▶ **Problem details**: Of the lines listed below, return exactly those that run from the line containing "number of antenna diodes = 0" through the line containing "arrival time of", both included.

START Task data

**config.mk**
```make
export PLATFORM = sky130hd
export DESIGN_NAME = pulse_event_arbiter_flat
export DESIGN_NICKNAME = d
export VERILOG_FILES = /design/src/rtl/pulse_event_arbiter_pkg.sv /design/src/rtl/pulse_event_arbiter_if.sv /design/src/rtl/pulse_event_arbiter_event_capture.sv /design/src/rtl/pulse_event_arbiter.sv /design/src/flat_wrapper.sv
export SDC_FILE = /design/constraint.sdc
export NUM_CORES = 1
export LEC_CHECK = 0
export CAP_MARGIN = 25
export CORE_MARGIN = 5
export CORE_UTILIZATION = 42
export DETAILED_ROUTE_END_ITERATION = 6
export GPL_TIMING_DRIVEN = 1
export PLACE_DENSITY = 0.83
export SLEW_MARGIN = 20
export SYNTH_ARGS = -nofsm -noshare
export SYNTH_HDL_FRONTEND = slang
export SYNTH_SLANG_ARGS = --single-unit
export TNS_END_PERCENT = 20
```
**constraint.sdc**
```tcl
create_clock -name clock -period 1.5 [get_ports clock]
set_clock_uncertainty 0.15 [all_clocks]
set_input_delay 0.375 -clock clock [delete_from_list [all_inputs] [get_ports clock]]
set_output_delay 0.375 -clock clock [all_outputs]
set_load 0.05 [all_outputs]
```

END Task data
START Task data

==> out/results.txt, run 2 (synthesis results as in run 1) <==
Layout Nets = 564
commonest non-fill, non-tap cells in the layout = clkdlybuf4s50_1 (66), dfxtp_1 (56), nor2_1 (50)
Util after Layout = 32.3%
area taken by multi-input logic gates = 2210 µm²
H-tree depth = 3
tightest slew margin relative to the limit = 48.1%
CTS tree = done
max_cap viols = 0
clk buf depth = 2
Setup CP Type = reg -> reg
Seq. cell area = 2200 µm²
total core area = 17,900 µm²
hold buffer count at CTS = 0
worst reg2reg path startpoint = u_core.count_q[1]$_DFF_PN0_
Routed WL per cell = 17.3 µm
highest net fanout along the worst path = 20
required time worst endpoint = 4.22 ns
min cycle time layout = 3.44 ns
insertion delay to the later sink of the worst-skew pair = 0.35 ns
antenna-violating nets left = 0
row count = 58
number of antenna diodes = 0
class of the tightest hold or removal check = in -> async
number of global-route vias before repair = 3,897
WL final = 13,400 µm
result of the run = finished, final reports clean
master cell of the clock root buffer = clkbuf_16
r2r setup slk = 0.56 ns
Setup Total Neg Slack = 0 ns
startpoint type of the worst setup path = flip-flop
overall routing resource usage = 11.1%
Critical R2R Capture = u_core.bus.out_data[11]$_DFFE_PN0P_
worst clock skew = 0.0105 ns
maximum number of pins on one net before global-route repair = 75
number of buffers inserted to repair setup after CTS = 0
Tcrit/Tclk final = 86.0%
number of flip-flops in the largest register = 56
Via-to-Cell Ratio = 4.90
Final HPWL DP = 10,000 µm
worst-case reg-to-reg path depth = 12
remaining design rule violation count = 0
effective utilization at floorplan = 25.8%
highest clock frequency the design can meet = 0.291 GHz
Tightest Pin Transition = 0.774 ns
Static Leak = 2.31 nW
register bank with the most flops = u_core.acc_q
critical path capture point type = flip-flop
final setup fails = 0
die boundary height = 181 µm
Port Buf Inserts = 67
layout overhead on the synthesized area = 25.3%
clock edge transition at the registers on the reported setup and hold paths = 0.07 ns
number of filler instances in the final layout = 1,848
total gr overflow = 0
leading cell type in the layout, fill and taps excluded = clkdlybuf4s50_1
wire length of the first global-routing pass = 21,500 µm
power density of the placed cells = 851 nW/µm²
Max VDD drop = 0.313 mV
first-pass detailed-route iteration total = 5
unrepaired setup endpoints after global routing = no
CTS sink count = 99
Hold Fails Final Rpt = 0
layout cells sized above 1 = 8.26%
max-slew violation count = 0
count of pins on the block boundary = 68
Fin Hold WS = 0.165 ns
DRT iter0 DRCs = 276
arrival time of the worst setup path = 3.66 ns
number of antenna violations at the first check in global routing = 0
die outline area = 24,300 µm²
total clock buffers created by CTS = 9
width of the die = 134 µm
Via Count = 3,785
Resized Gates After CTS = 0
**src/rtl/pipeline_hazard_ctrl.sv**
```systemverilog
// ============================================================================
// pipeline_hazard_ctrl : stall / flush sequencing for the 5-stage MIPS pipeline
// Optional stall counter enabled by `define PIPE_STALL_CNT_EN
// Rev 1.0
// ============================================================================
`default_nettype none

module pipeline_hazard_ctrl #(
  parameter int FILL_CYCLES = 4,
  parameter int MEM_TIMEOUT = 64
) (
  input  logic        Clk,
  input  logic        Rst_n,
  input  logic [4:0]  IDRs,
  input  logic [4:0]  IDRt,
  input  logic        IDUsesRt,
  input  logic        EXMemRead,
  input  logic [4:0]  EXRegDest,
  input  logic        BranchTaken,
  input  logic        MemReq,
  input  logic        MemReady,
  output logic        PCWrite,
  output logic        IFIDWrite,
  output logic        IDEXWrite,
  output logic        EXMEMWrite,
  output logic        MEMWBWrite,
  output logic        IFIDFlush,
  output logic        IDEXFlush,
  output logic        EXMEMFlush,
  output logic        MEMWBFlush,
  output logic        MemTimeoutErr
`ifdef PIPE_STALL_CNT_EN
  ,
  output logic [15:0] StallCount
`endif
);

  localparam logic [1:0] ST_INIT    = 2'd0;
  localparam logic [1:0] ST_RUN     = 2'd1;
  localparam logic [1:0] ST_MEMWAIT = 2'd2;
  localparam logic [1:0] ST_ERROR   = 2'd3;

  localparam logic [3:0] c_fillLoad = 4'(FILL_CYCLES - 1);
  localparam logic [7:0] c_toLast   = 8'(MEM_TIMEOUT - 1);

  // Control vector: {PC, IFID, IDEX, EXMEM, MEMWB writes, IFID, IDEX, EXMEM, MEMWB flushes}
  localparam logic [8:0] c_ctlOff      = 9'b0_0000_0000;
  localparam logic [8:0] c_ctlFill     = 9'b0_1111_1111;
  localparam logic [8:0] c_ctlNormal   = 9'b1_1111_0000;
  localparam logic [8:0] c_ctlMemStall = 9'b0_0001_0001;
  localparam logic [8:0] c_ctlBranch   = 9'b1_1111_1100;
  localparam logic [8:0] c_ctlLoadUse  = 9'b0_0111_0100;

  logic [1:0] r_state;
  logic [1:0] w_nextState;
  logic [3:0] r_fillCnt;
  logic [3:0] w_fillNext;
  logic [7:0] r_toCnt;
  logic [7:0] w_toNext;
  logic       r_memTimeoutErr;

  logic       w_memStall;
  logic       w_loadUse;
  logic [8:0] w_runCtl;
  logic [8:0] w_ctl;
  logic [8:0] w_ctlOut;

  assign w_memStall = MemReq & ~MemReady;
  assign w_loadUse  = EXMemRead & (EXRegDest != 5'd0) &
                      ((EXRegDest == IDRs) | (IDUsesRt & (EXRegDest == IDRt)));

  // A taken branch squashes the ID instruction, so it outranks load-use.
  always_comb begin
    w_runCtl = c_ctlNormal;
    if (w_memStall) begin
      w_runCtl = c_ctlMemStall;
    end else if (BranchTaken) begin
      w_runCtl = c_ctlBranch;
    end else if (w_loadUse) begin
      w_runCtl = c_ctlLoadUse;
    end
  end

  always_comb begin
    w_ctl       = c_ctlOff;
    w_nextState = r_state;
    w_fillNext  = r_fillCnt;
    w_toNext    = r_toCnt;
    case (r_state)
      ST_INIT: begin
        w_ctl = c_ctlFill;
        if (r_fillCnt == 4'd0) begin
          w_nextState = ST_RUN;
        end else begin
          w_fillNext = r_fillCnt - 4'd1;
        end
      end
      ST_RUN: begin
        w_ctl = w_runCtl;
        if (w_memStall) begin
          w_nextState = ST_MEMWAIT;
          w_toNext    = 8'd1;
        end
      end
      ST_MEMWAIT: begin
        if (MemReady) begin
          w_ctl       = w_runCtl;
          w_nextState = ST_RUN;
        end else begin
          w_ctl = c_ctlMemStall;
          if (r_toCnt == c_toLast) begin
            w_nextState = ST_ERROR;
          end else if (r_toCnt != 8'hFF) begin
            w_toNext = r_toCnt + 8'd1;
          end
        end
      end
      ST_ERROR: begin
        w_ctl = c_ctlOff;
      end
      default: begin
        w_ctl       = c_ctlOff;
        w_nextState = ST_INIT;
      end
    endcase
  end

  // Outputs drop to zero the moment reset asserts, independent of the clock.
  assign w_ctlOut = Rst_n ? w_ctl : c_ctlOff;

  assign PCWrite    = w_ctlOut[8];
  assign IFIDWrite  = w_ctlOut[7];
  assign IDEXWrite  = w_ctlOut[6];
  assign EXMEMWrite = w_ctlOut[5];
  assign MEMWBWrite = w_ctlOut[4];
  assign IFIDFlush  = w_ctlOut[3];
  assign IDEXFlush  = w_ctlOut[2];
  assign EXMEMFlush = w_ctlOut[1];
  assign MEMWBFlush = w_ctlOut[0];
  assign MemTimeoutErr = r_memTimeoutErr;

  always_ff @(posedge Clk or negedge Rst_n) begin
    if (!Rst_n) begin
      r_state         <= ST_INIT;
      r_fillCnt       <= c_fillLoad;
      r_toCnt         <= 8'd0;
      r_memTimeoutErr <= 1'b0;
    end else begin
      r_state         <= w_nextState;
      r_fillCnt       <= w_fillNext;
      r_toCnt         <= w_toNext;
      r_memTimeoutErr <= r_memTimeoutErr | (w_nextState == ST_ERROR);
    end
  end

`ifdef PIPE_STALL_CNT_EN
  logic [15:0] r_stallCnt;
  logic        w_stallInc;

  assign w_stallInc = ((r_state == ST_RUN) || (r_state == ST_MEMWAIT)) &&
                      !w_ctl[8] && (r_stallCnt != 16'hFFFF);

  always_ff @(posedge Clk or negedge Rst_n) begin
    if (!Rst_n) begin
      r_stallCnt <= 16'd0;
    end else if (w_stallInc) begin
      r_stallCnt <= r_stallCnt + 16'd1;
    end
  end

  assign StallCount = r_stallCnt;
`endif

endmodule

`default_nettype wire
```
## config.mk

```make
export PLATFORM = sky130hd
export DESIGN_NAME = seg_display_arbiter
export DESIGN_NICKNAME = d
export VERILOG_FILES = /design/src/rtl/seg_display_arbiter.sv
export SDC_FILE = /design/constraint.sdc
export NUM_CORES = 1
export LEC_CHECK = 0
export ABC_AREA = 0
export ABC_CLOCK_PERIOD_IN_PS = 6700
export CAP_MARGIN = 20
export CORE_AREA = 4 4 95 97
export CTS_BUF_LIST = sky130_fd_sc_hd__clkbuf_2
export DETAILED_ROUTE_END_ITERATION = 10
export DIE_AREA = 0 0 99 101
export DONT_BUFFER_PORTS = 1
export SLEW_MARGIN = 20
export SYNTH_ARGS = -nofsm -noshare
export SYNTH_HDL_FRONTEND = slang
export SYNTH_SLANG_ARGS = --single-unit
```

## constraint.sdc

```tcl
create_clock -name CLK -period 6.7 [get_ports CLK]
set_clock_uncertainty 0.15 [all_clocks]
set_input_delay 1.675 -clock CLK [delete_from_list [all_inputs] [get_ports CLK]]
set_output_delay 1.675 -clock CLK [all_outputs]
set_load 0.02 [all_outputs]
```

END Task data
START Task data

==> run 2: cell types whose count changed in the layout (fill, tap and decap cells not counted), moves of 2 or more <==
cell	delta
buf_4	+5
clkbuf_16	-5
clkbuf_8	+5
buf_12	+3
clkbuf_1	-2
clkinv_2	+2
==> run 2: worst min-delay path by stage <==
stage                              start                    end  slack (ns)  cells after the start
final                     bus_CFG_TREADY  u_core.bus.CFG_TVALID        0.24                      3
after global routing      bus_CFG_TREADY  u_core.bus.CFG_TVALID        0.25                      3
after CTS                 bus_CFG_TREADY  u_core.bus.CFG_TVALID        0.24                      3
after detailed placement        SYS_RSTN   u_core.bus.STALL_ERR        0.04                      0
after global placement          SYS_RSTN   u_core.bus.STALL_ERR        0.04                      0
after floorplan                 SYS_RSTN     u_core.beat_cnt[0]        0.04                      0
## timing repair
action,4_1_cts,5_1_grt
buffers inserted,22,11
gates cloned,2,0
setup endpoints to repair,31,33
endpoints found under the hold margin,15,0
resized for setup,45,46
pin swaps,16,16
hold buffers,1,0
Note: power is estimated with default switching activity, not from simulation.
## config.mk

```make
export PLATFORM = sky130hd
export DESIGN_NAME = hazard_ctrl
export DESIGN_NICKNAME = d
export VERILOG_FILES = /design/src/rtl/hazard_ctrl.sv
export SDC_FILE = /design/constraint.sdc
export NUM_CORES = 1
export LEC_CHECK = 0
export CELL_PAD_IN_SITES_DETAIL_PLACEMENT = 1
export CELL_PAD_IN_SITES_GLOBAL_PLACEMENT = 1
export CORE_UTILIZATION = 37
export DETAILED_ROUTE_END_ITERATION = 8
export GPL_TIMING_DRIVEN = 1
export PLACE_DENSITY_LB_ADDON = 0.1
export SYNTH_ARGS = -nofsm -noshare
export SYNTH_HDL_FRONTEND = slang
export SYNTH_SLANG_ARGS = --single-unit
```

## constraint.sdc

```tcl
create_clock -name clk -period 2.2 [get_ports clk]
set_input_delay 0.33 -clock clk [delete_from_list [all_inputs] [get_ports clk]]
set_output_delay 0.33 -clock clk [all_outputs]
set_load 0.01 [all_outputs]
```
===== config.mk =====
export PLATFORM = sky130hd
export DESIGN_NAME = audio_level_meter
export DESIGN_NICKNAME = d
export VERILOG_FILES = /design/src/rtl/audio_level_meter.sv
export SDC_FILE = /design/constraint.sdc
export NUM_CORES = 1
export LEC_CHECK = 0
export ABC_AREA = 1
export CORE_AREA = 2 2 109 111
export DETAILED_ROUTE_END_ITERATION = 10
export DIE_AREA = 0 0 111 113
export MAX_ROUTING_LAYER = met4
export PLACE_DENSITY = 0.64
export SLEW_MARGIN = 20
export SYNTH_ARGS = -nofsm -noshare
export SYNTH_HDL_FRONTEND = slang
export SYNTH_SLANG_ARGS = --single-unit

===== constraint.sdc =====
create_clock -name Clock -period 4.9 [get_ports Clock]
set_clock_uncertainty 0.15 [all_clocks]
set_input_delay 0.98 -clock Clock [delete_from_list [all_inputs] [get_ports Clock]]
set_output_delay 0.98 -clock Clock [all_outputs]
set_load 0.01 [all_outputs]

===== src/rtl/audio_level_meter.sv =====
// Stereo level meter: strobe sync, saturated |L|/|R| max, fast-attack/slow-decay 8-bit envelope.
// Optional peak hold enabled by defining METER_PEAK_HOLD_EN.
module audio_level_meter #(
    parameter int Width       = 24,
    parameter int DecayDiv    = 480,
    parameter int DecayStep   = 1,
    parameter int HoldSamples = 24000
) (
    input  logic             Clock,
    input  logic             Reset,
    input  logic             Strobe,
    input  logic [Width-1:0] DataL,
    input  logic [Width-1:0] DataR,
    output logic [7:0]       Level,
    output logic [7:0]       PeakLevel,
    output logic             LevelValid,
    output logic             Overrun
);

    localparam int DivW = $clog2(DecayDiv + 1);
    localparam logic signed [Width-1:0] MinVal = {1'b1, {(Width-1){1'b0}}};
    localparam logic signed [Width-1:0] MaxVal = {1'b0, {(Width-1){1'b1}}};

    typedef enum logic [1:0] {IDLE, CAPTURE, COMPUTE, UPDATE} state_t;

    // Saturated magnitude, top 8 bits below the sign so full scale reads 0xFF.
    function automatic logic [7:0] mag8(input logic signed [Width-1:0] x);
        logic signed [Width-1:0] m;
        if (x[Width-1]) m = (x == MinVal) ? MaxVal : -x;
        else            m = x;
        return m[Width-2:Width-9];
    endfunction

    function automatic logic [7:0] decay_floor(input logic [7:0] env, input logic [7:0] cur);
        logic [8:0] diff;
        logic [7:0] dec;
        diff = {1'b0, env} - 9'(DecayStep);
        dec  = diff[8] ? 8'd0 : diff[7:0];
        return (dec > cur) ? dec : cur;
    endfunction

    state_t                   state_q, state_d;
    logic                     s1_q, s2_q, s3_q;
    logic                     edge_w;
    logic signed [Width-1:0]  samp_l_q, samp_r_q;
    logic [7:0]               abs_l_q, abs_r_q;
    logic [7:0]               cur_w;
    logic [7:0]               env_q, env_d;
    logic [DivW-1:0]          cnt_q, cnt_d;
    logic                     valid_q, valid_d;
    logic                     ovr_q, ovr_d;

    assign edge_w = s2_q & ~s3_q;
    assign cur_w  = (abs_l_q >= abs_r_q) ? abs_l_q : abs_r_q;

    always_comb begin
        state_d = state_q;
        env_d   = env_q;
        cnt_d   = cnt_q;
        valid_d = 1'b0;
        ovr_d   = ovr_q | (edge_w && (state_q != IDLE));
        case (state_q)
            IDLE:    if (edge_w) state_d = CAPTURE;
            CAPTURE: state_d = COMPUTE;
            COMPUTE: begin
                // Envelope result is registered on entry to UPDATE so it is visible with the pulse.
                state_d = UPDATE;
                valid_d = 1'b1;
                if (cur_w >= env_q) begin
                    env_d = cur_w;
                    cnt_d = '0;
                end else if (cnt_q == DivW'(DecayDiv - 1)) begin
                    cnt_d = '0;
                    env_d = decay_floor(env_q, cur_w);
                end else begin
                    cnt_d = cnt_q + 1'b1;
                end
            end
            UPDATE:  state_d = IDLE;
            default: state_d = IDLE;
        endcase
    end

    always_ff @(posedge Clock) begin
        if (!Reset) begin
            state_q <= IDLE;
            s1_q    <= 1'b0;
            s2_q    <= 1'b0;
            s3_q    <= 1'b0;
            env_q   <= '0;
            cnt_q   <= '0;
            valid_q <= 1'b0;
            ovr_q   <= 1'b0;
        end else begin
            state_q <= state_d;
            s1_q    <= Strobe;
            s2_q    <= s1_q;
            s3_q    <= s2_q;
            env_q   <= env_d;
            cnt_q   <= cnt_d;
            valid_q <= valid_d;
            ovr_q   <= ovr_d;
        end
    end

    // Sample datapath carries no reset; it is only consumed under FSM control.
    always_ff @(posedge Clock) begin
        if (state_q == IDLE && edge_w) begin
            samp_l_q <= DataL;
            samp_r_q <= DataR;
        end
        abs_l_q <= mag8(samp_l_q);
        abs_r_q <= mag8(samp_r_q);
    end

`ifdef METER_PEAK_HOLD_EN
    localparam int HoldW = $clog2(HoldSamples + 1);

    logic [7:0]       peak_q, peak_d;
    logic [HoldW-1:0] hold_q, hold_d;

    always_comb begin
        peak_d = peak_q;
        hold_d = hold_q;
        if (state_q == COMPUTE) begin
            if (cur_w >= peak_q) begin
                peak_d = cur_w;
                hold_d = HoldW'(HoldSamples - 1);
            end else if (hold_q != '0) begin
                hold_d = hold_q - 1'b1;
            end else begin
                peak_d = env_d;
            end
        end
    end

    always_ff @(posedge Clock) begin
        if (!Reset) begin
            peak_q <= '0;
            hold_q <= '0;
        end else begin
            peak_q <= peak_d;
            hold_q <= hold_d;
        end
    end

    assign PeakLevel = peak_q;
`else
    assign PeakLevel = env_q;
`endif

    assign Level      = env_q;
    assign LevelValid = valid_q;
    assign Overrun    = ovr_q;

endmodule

END Task data

▶ **Exercise response**:
number of antenna diodes = 0
class of the tightest hold or removal check = in -> async
number of global-route vias before repair = 3,897
WL final = 13,400 µm
result of the run = finished, final reports clean
master cell of the clock root buffer = clkbuf_16
r2r setup slk = 0.56 ns
Setup Total Neg Slack = 0 ns
startpoint type of the worst setup path = flip-flop
overall routing resource usage = 11.1%
Critical R2R Capture = u_core.bus.out_data[11]$_DFFE_PN0P_
worst clock skew = 0.0105 ns
maximum number of pins on one net before global-route repair = 75
number of buffers inserted to repair setup after CTS = 0
Tcrit/Tclk final = 86.0%
number of flip-flops in the largest register = 56
Via-to-Cell Ratio = 4.90
Final HPWL DP = 10,000 µm
worst-case reg-to-reg path depth = 12
remaining design rule violation count = 0
effective utilization at floorplan = 25.8%
highest clock frequency the design can meet = 0.291 GHz
Tightest Pin Transition = 0.774 ns
Static Leak = 2.31 nW
register bank with the most flops = u_core.acc_q
critical path capture point type = flip-flop
final setup fails = 0
die boundary height = 181 µm
Port Buf Inserts = 67
layout overhead on the synthesized area = 25.3%
clock edge transition at the registers on the reported setup and hold paths = 0.07 ns
number of filler instances in the final layout = 1,848
total gr overflow = 0
leading cell type in the layout, fill and taps excluded = clkdlybuf4s50_1
wire length of the first global-routing pass = 21,500 µm
power density of the placed cells = 851 nW/µm²
Max VDD drop = 0.313 mV
first-pass detailed-route iteration total = 5
unrepaired setup endpoints after global routing = no
CTS sink count = 99
Hold Fails Final Rpt = 0
layout cells sized above 1 = 8.26%
max-slew violation count = 0
count of pins on the block boundary = 68
Fin Hold WS = 0.165 ns
DRT iter0 DRCs = 276
arrival time of the worst setup path = 3.66 ns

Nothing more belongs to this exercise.